From the records below, extract only the lines running from the line with "a211oi,5,37.54" to the line with "multiplexers: 11 / 11 / 0.03012", both lines included, reproducing them exactly.

** Material provided follows **

File: src/rtl/cache_miss_ctrl.sv
// Miss/refill and write-through sequencer between the data cache and data memory.
// Define CACHE_PERF_CNT_EN to add saturating hit/miss/write counter outputs.
module cache_miss_ctrl #(
    parameter int ADDRESS_WIDTH = 17,
    parameter int DATA_WIDTH    = 32
) (
    input  logic                     CLK,
    input  logic                     RST,
    input  logic                     MemRead,
    input  logic [3:0]               WE,
    input  logic [ADDRESS_WIDTH-1:0] A,
    input  logic [DATA_WIDTH-1:0]    WD,
    input  logic                     hit_i,
    output logic                     Stall,
    output logic                     FillEn,
    output logic [DATA_WIDTH-1:0]    FoundData,
    output logic                     mem_req,
    output logic                     mem_we,
    output logic [ADDRESS_WIDTH-1:0] mem_addr,
    output logic [DATA_WIDTH-1:0]    mem_wdata,
    output logic [3:0]               mem_be,
    input  logic                     mem_ack,
    input  logic [DATA_WIDTH-1:0]    mem_rdata
`ifdef CACHE_PERF_CNT_EN
    ,
    output logic [31:0]              hit_cnt,
    output logic [31:0]              miss_cnt,
    output logic [31:0]              wr_cnt
`endif
);

    typedef enum logic [1:0] {IDLE, RD_REQ, WR_REQ, DONE} state_t;

    state_t state;
    logic   busy;
    logic   store_req;
    logic   miss_req;
    logic   unused_a;

    assign store_req = |WE;
    assign miss_req  = MemRead & ~hit_i;
    assign unused_a  = ^A[1:0];

    // The first stall cycle must appear in the same cycle as the request, so the
    // IDLE term is combinational; the memory-wait term comes from a register.
    assign Stall = busy | ((state == IDLE) & ~RST & (store_req | miss_req));

    always_ff @(posedge CLK) begin
        if (RST) begin
            state     <= IDLE;
            busy      <= 1'b0;
            FillEn    <= 1'b0;
            FoundData <= '0;
            mem_req   <= 1'b0;
            mem_we    <= 1'b0;
            mem_addr  <= '0;
            mem_wdata <= '0;
            mem_be    <= '0;
        end else begin
            case (state)
                IDLE: begin
                    FillEn <= 1'b0;
                    if (store_req) begin
                        mem_addr  <= {A[ADDRESS_WIDTH-1:2], 2'b00};
                        mem_wdata <= WD;
                        mem_be    <= WE;
                        mem_req   <= 1'b1;
                        mem_we    <= 1'b1;
                        busy      <= 1'b1;
                        state     <= WR_REQ;
                    end else if (miss_req) begin
                        mem_addr  <= {A[ADDRESS_WIDTH-1:2], 2'b00};
                        mem_req   <= 1'b1;
                        mem_we    <= 1'b0;
                        busy      <= 1'b1;
                        state     <= RD_REQ;
                    end
                end
                RD_REQ: begin
                    if (mem_ack) begin
                        FoundData <= mem_rdata;
                        FillEn    <= 1'b1;
                        mem_req   <= 1'b0;
                        busy      <= 1'b0;
                        state     <= DONE;
                    end
                end
                WR_REQ: begin
                    if (mem_ack) begin
                        mem_req <= 1'b0;
                        mem_we  <= 1'b0;
                        busy    <= 1'b0;
                        state   <= DONE;
                    end
                end
                DONE: begin
                    // Requests seen here are ignored; IDLE re-evaluates them next cycle.
                    FillEn <= 1'b0;
                    state  <= IDLE;
                end
                default: state <= IDLE;
            endcase
        end
    end

`ifdef CACHE_PERF_CNT_EN
    always_ff @(posedge CLK) begin
        if (RST) begin
            hit_cnt  <= '0;
            miss_cnt <= '0;
            wr_cnt   <= '0;
        end else if (state == IDLE) begin
            if (MemRead & hit_i & ~store_req & (hit_cnt != 32'hFFFF_FFFF))
                hit_cnt <= hit_cnt + 32'd1;
            if (store_req) begin
                if (wr_cnt != 32'hFFFF_FFFF) wr_cnt <= wr_cnt + 32'd1;
            end else if (miss_req) begin
                if (miss_cnt != 32'hFFFF_FFFF) miss_cnt <= miss_cnt + 32'd1;
            end
        end
    end
`endif

endmodule
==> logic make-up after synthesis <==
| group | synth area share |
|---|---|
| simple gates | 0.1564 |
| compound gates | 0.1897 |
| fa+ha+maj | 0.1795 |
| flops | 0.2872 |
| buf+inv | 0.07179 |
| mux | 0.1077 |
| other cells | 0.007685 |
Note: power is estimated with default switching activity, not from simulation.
### src/rtl/instr_encoder_pkg.sv
// Shared RV32I immediate-format definitions: format encodings, field positions
// and the merge helper that inserts an immediate into a base instruction word.
package instr_encoder_pkg;

  localparam logic [1:0] FMT_L  = 2'b00;
  localparam logic [1:0] FMT_I  = 2'b01;
  localparam logic [1:0] FMT_SB = 2'b10;
  localparam logic [1:0] FMT_JU = 2'b11;

  localparam int unsigned IMM12_MSB  = 31;
  localparam int unsigned IMM12_LSB  = 20;
  localparam int unsigned SB_HI_MSB  = 31;
  localparam int unsigned SB_HI_LSB  = 25;
  localparam int unsigned SB_LO_MSB  = 11;
  localparam int unsigned SB_LO_LSB  = 7;
  localparam int unsigned IMM20_MSB  = 31;
  localparam int unsigned IMM20_LSB  = 12;

  // Only imm[19:0] can reach the packed word, so S1 keeps just those bits.
  typedef struct packed {
    logic [31:0] base;
    logic [19:0] imm;
    logic [1:0]  sel;
    logic        err;
  } s1_req_t;

  function automatic logic [31:0] merge_imm(input logic [31:0] base,
                                            input logic [19:0] imm,
                                            input logic [1:0]  sel);
    logic [31:0] ir;
    ir = base;
    case (sel)
      FMT_L, FMT_I: ir[IMM12_MSB:IMM12_LSB] = imm[11:0];
      FMT_SB: begin
        ir[SB_HI_MSB:SB_HI_LSB] = imm[11:5];
        ir[SB_LO_MSB:SB_LO_LSB] = imm[4:0];
      end
      FMT_JU:       ir[IMM20_MSB:IMM20_LSB] = imm[19:0];
      default:      ir = base;
    endcase
    return ir;
  endfunction

endpackage

### src/rtl/instr_encoder_range_check.sv
// Combinational check that an immediate is representable in the selected format.
module imm_range_check
  import instr_encoder_pkg::*;
(
  input  logic [31:0] in_imm,
  input  logic [1:0]  in_sel,
  output logic        err
);

  logic [31:0] sext_hi_s;

  // I-format is signed: bits 31..11 must all be copies of the sign bit.
  always_comb begin
    sext_hi_s = 32'($signed(in_imm) >>> 11);
    err       = 1'b0;
    case (in_sel)
      FMT_L, FMT_SB: err = ((in_imm >> 12) != 32'd0);
      FMT_I:         err = (sext_hi_s != 32'd0) && (sext_hi_s != 32'hFFFF_FFFF);
      FMT_JU:        err = ((in_imm >> 20) != 32'd0);
      default:       err = 1'b0;
    endcase
  end

endmodule

### src/rtl/instr_encoder.sv
// Two-stage immediate packer: S1 captures the request and its range verdict,
// S2 holds the merged instruction word; valid/ready handshakes on both sides.
module instr_encoder
  import instr_encoder_pkg::*;
#(
  parameter int ERRCNT_W = 8
) (
  input  logic                clk,
  input  logic                rst,
  input  logic                in_valid,
  output logic                in_ready,
  input  logic [31:0]         in_base,
  input  logic [31:0]         in_imm,
  input  logic [1:0]          in_sel,
  output logic                out_valid,
  input  logic                out_ready,
  output logic [31:0]         out_ir,
  output logic                out_err,
  input  logic                clr_err,
  output logic [ERRCNT_W-1:0] err_count
);

  localparam logic [ERRCNT_W-1:0] CNT_MAX  = {ERRCNT_W{1'b1}};
  localparam logic [ERRCNT_W-1:0] CNT_ZERO = {ERRCNT_W{1'b0}};
  localparam logic [ERRCNT_W-1:0] CNT_ONE  = {{(ERRCNT_W-1){1'b0}}, 1'b1};

  s1_req_t             s1_q, s1_d;
  logic                s1_valid_q, s1_valid_d;
  logic                s2_valid_q, s2_valid_d;
  logic [31:0]         ir_q, ir_d;
  logic                err_q, err_d;
  logic [ERRCNT_W-1:0] cnt_q, cnt_d;

  logic range_err_s;
  logic s2_free_s;
  logic in_fire_s;
  logic s2_load_s;
  logic out_fire_s;

  imm_range_check u_range_check (
    .in_imm (in_imm),
    .in_sel (in_sel),
    .err    (range_err_s)
  );

  assign s2_free_s  = !s2_valid_q || out_ready;
  assign in_ready   = !s1_valid_q || s2_free_s;
  assign in_fire_s  = in_valid && in_ready;
  assign s2_load_s  = s1_valid_q && s2_free_s;
  assign out_fire_s = s2_valid_q && out_ready;

  // S1 and S2 next-state: each stage holds unless its downstream frees it.
  always_comb begin
    s1_d       = s1_q;
    s1_valid_d = s1_valid_q;
    s2_valid_d = s2_valid_q;
    ir_d       = ir_q;
    err_d      = err_q;
    if (in_fire_s) begin
      s1_d       = '{base: in_base, imm: in_imm[19:0], sel: in_sel, err: range_err_s};
      s1_valid_d = 1'b1;
    end else if (s2_load_s) begin
      s1_valid_d = 1'b0;
    end else begin
      s1_valid_d = s1_valid_q;
    end
    if (s2_load_s) begin
      s2_valid_d = 1'b1;
      ir_d       = merge_imm(s1_q.base, s1_q.imm, s1_q.sel);
      err_d      = s1_q.err;
    end else if (out_fire_s) begin
      s2_valid_d = 1'b0;
    end else begin
      s2_valid_d = s2_valid_q;
    end
  end

  // Error counter: clear wins over a coincident increment; saturates at max.
  always_comb begin
    cnt_d = cnt_q;
    if (clr_err) begin
      cnt_d = CNT_ZERO;
    end else if (out_fire_s && err_q && (cnt_q != CNT_MAX)) begin
      cnt_d = cnt_q + CNT_ONE;
    end else begin
      cnt_d = cnt_q;
    end
  end

  // State registers with synchronous reset discarding any in-flight request.
  always_ff @(posedge clk) begin
    if (rst) begin
      s1_q       <= {$bits(s1_req_t){1'b0}};
      s1_valid_q <= 1'b0;
      s2_valid_q <= 1'b0;
      ir_q       <= 32'd0;
      err_q      <= 1'b0;
      cnt_q      <= CNT_ZERO;
    end else begin
      s1_q       <= s1_d;
      s1_valid_q <= s1_valid_d;
      s2_valid_q <= s2_valid_d;
      ir_q       <= ir_d;
      err_q      <= err_d;
      cnt_q      <= cnt_d;
    end
  end

  assign out_valid = s2_valid_q;
  assign out_ir    = ir_q;
  assign out_err   = err_q;
  assign err_count = cnt_q;

endmodule

### config.mk
export PLATFORM = sky130hd
export DESIGN_NAME = instr_encoder
export DESIGN_NICKNAME = d
export VERILOG_FILES = /design/src/rtl/instr_encoder_pkg.sv /design/src/rtl/instr_encoder_range_check.sv /design/src/rtl/instr_encoder.sv
export SDC_FILE = /design/constraint.sdc
export NUM_CORES = 1
export LEC_CHECK = 0
export BUFFER_PORTS_ARGS = -buffer_cell sky130_fd_sc_hd__buf_2
export CORE_ASPECT_RATIO = 1.25
export CORE_MARGIN = 2
export CORE_UTILIZATION = 35
export DETAILED_ROUTE_END_ITERATION = 8
export GPL_TIMING_DRIVEN = 0
export PLACE_DENSITY = 0.61
export SYNTH_ARGS = -nofsm -noshare
export SYNTH_HDL_FRONTEND = slang
export SYNTH_HIERARCHICAL = 1
export SYNTH_SLANG_ARGS = --single-unit
### constraint.sdc
create_clock -name clk -period 1.4 [get_ports clk]
set_input_delay 0.14 -clock clk [delete_from_list [all_inputs] [get_ports clk]]
set_output_delay 0.14 -clock clk [all_outputs]
set_load 0.005 [all_outputs]
After elaboration in Yosys (flattened, before gate mapping)
Cells that the tools add are included.
{ "totals": {"ff_bits": 91, "latchBits": 0, "ramBits": 0, "rom_bits": 0, "input_bits": 71, "out_inout_bits": 43, "word_cells": 48, "mem_count": 0} }
{ "classes": {"n_addsub": 1, "multipliers": 0, "div": 0, "order_cmp": 0, "eq_ne": 8, "shift": 0, "muxes": 9, "bitwise": 0, "n_reduce_logical": 21} }
{ "ops": {"columns": ["cell", "n"], "rows": [
  ["$reduce_bool 32->1", 3],
  ["$ne 32x32->1 const B", 1],
  ["$pmux 7 s2", 1],
  ["$pmux 5 s2", 1],
  ["$add 8x1->8 const B", 1],
  ["$eq 2x2->1 const B", 4],
  ["$mux 8", 1],
  ["$ne 8x8->1 const B", 1],
  ["$logic_and 1x1->1", 6],
  ["$reduce_or 2->1", 3],
  ["$mux 5", 1],
  ["$eq 2x1->1 const B", 2],
  ["$logic_not 2->1", 2],
  ["$mux 1", 4],
  ["$reduce_bool 2->1", 2],
  ["$pmux 1 s3", 1],
  ["$reduce_or 3->1", 1],
  ["$logic_not 1->1", 2],
  ["$logic_or 1x1->1", 2]
]} }

Logic depth before layout (Yosys ltp)
{ "logic_depth": {"ltp_word": 5, "ltp_mapped": 6, "ltp_nobuf": 5} }

Hierarchy
Netlist, hierarchy kept.
{ "by_module_without_submodules": {"columns": ["mod", "n_inst", "cells_each", "area_each_um2", "seq_area_each_um2"], "rows": [
  ["instr_encoder", 1, 439, 3547.2, 1821.7],
  ["imm_range_check", 1, 16, 108.9, 0.0]
]} }

Least setup slack after synthesis
OpenSTA, ideal clock, no wires.
{ "synth_path": {"path_kind": "register to register", "startpoint": "reg cnt_q[0] (netlist: err_count[0])", "endpoint": "reg cnt_q[7] (netlist: err_count[7])", "setup_ps": 70, "arrival_time_ps": 1295, "required_ps": 1330, "slack_ps": 35, "path_stages_with_launch": 6, "path_buffers": 0, "synth_period_minus_slack_ps": 1365, "cell_sequence": "dfxtp_1 -> ha_1 -> nand3_1 -> o211ai_2 -> or3_1 -> a21oi_1"} }
{ "synth_between": {"elab_chain_cells": 2, "word_cells_on_any_way": 3, "classes_between": "1 x add/sub; 1 x eq/ne; 1 x reduce/logical"} }
{ "synth_lines": {"columns": ["element", "line_no", "text"], "rows": [
  ["from (decl)", "instr_encoder.sv:32", "logic [ERRCNT_W-1:0] cnt_q, cnt_d;"],
  ["from (signal assigned)", "instr_encoder.sv:105", "cnt_q <= cnt_d;"],
  ["parallel branches: the longest is 2 deep, another holds $add 8x1->8", null, null]
]} }
Several ways; the timed one is not identified.
A chain may end at the register's enable or synchronous reset.

Worst setup path in the final report
{ "layout_path": {"startpoint": "reg err_q (netlist: out_err)", "endpoint": "reg cnt_q[7] (netlist: err_count[7])"} }
{ "layout_between": {"elab_chain_cells": 2} }
{ "layout_lines": {"columns": ["element", "line_no", "text"], "rows": [
  ["from (decl)", "instr_encoder.sv:31", "logic err_q, err_d;"],
  ["from (signal assigned)", "instr_encoder.sv:104", "err_q <= err_d;"],
  ["$logic_and 1x1->1 (2 in series)", "instr_encoder.sv:83", "end else if (out_fire_s && err_q && (cnt_q != CNT_MAX)) begin"]
]} }
No other way between the ends.

==> flow_summary.json <==
{
  "fillers": 1053,
  "p_comb_frac": 0.105,
  "cts_max_path_buffers": 2,
  "max_freq_mhz": 735.7,
  "die_x_um": 95.42,
  "path_clk_slew_ps": 60,
  "ys_ff_latch": 91,
  "area_growth_pct": 30.32,
  "synthFlopType": "dfxtp_1",
  "min_period_ps": 1359,
  "grt_setup_unrepaired": "true",
  "dp_hpwl_um": 7849,
  "timing.setup.critical_path_class": "flip-flop to flip-flop",
  "slew_viol_final": 0,
  "cp_data_required_time_ps": 1670,
  "leakage_nw": 1.947,
  "syn_area_um2": 3656,
  "max-slew-margin-rel": 0.6058,
  "wirelength_um": 10440,
  "fin_nets": 645,
  "grt_pass1_wl_um": 16230,
  "path_max_fanout": 5,
  "grt_max_degree": 14,
  "p_int_mw": 4.530,
  "clockRootBuffer": "clkbuf_16",
  "synth_cell_types": 36,
  "cts_sinks": 91,
  "postPlaceCellArea_um2": 4348,
  "yosysWarnings": 6,
  "skew_ps": 5.043,
  "status": "finished, final reports clean",
  "syn_nets": 527,
  "layout-drive-gt1-share": 0.2760,
  "setup_violations": 0,
  "dr.pass1.iters": 6,
  "die_area_um2": 11280,
  "htreeDepth": 3,
  "fin_setup_tns_ps": 0,
  "ant_nets": 0,
  "diodes": 0,
  "drt_iter0_drc": 137,
  "grt_overflow_total": 0,
  "multiInputGateArea_um2": 1725,
  "synth_edf_count": 0,
  "vias_per_cell": 5.077,
  "io_buffers": 106,
  "power_frac_seq": 0.475,
  "antenna_found_initial": 0,
  "layout.area.seq_um2": 1826,
  "final_area_um2": 4765,
  "dp_cells": 690,
  "seq_area_frac_synth": 0.4983,
  "synthCells": 455,
  "first_global_vias": 3319,
  "rows": 41,
  "numCtsBuffers": 9,
  "switchingPower_mw": 1.373,
  "synth_area_per_cell_um2": 8.035,
  "pwr-share-clk": 0.419,
  "vias": 3579,
  "drv_cap": 0,
  "hold_path_class": "input port to flip-flop",
  "vdd_drop_max_v": 0.0006570,
  "routedWlPerCell_um": 14.81,
  "endpoint_kind": "flip-flop",
  "worst_pin_slew_ps": 591.4,
  "hold_violations": 0,
  "post_layout_nonfiller_instances": 705,
  "io_pins": 114,
  "grtUsageTotal": 0.1866,
  "timing.critical_path.arrival_ps": 1630,
  "power_per_cell_area_nw_per_um2": 1239,
  "drcViolationCount": 0,
  "coreArea_um2": 10160,
  "place_congestion": 0.8089,
  "postCtsHoldBufs": 0,
  "setup.worst_path.start_class": "flip-flop",
  "start_util": 0.3599,
  "die_height_um": 118.3,
  "p_sw_frac": 0.2326,
  "ys_async_sr_fraction": 0,
  "cts_tree": "done",
  "period_share": 0.9708,
  "clock_latency_ps": 340
}
==> registers in the layout (all words and copies together), names as in the netlist <==
name / cells
s1_valid_q: 1
s1_q: 48
out_err: 1
err_count: 8
out_valid: 1
out_ir: 32
==> cell usage after synthesis (all sizes together) (3+ instances only) <==
master,count,area (um^2)
o211ai,7,57.55
nand3,19,95.09
o21ai,4,20.01
xor2,3,26.28
clkbuf,13,50.04
a311oi,15,131.4
nand2,141,529.3
nand4,7,43.79
a211oi,5,37.54
buf,21,123.9
a21oi,65,329.1
mux2i,11,110.1
nor2,28,105.1
dfxtp,91,1822
nor4,6,37.54
nor2b,3,21.27
==> power by group through the flow <==
| stage | Clock, mW | Combinational, mW | Sequential, mW |
|---|---|---|---|
| 2_1_floorplan | 0 | 0.328 | 2.84 |
| 3_3_place_gp | 0 | 0.586 | 2.86 |
| 3_5_place_dp | 0 | 0.595 | 2.86 |
| 4_1_cts | 2.52 | 0.606 | 2.81 |
| 5_1_grt | 2.63 | 0.697 | 2.82 |
| 6_report | 2.48 | 0.621 | 2.81 |
==> critical path, stage by stage (launching register included) <==
cell	delay, ps
dfxtp_1	380
and3_1	290
o211ai_4	130
or3_1	360
a21oi_1	140
==> per-stage QoR <==
| stage | util | total power, mW | setup slack, ps | hold slack (ps) |
|---|---|---|---|---|
| 4_1_cts | 0.4602 | 5.933 | -24.22 | 30.18 |
| 2_1_floorplan | - | 3.172 | 34.56 | 276.0 |
| 6_report | 0.4691 | 5.903 | 40.82 | 39.57 |
| 3_5_place_dp | 0.4281 | 3.456 | -115.4 | 387.1 |
| 3_3_place_gp | 0.4281 | 3.443 | -94.16 | 383.8 |
| 5_1_grt | 0.4691 | 6.146 | -32.10 | 41.80 |
==> cell type report <==
type | instances | area share
Tap cell | 129 | 0.03388
Timing Repair Buffer | 107 | 0.1129
Buffer | 34 | 0.04464
Sequential cell | 91 | 0.3831
Multi-Input combinational cell | 329 | 0.3621
Clock inverter | 3 | 0.01366
Inverter | 1 | 0.0007878
Clock buffer | 11 | 0.04884
==> what timing repair did <==
item | in CTS | in global routing
resized for setup | 10 | 22
pin swaps | 0 | 2
endpoints found under the setup margin | 41 | 47
hold endpoints to repair | 0 | 0
buffers inserted | 0 | 1
==> cells in the final DEF, fill, tap and decap left out, types with 3 or more instances in the layout <==
cell type    n
nor2_1      28
buf_2      111
clkbuf_16    9
a311oi_2     3
a21oi_1     64
o21ai_0      3
a211oi_1     4
mux2i_1     11
dfxtp_1     88
nand2_1    140
a311oi_1    12
buf_4        9
nor4_1       6
clkbuf_2     3
clkbuf_1    12
nand3_1     18
buf_6        5
dfxtp_2      3
xor2_1       3
o211ai_1     6
nand4_1      7
==> cells by family (layout without fill, tap and decap cells) <==
group / Yosys count / after routing / synth area share
AO/OA/AOI/OAI: 100 / 100 / 0.1660
XOR/XNOR: 3 / 3 / 0.007188
adder cells (fa/ha/maj): 1 / 1 / 0.003422
buffers and inverters: 35 / 156 / 0.04859
flip-flops: 91 / 91 / 0.4983
multiplexers: 11 / 11 / 0.03012
AND/OR/NAND/NOR: 214 / 214 / 0.2464
==> per-layer routing <==
metal,share of wire,vias to the layer above,wire length [um],global-route usage
li1,-,1798,-,-
met1,0.42,1654,4425,0.2319
met2,0.50,116,5256,0.3195
met3,0.061,11,634,0.03888
met4,0.012,0,121,0.05625
met5,0,-,0,0
==> path summary, 6_finish.rpt <==
check | start | end | slack [ps] | cells past startpoint
worst max-delay path | out_err | err_count[7] | 40 | 4
worst min-delay path | in_imm[7] | s1_q[10] | 40 | 3
worst max register to register | out_err | err_count[7] | 40 | 4
worst min register to register | out_ir[0] | out_ir[0] | 450 | 2
No activity file was read; power rests on OpenSTA's default activity.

** End of Material provided **

Solution:
a211oi,5,37.54
buf,21,123.9
a21oi,65,329.1
mux2i,11,110.1
nor2,28,105.1
dfxtp,91,1822
nor4,6,37.54
nor2b,3,21.27
==> power by group through the flow <==
| stage | Clock, mW | Combinational, mW | Sequential, mW |
|---|---|---|---|
| 2_1_floorplan | 0 | 0.328 | 2.84 |
| 3_3_place_gp | 0 | 0.586 | 2.86 |
| 3_5_place_dp | 0 | 0.595 | 2.86 |
| 4_1_cts | 2.52 | 0.606 | 2.81 |
| 5_1_grt | 2.63 | 0.697 | 2.82 |
| 6_report | 2.48 | 0.621 | 2.81 |
==> critical path, stage by stage (launching register included) <==
cell	delay, ps
dfxtp_1	380
and3_1	290
o211ai_4	130
or3_1	360
a21oi_1	140
==> per-stage QoR <==
| stage | util | total power, mW | setup slack, ps | hold slack (ps) |
|---|---|---|---|---|
| 4_1_cts | 0.4602 | 5.933 | -24.22 | 30.18 |
| 2_1_floorplan | - | 3.172 | 34.56 | 276.0 |
| 6_report | 0.4691 | 5.903 | 40.82 | 39.57 |
| 3_5_place_dp | 0.4281 | 3.456 | -115.4 | 387.1 |
| 3_3_place_gp | 0.4281 | 3.443 | -94.16 | 383.8 |
| 5_1_grt | 0.4691 | 6.146 | -32.10 | 41.80 |
==> cell type report <==
type | instances | area share
Tap cell | 129 | 0.03388
Timing Repair Buffer | 107 | 0.1129
Buffer | 34 | 0.04464
Sequential cell | 91 | 0.3831
Multi-Input combinational cell | 329 | 0.3621
Clock inverter | 3 | 0.01366
Inverter | 1 | 0.0007878
Clock buffer | 11 | 0.04884
==> what timing repair did <==
item | in CTS | in global routing
resized for setup | 10 | 22
pin swaps | 0 | 2
endpoints found under the setup margin | 41 | 47
hold endpoints to repair | 0 | 0
buffers inserted | 0 | 1
==> cells in the final DEF, fill, tap and decap left out, types with 3 or more instances in the layout <==
cell type    n
nor2_1      28
buf_2      111
clkbuf_16    9
a311oi_2     3
a21oi_1     64
o21ai_0      3
a211oi_1     4
mux2i_1     11
dfxtp_1     88
nand2_1    140
a311oi_1    12
buf_4        9
nor4_1       6
clkbuf_2     3
clkbuf_1    12
nand3_1     18
buf_6        5
dfxtp_2      3
xor2_1       3
o211ai_1     6
nand4_1      7
==> cells by family (layout without fill, tap and decap cells) <==
group / Yosys count / after routing / synth area share
AO/OA/AOI/OAI: 100 / 100 / 0.1660
XOR/XNOR: 3 / 3 / 0.007188
adder cells (fa/ha/maj): 1 / 1 / 0.003422
buffers and inverters: 35 / 156 / 0.04859
flip-flops: 91 / 91 / 0.4983
multiplexers: 11 / 11 / 0.03012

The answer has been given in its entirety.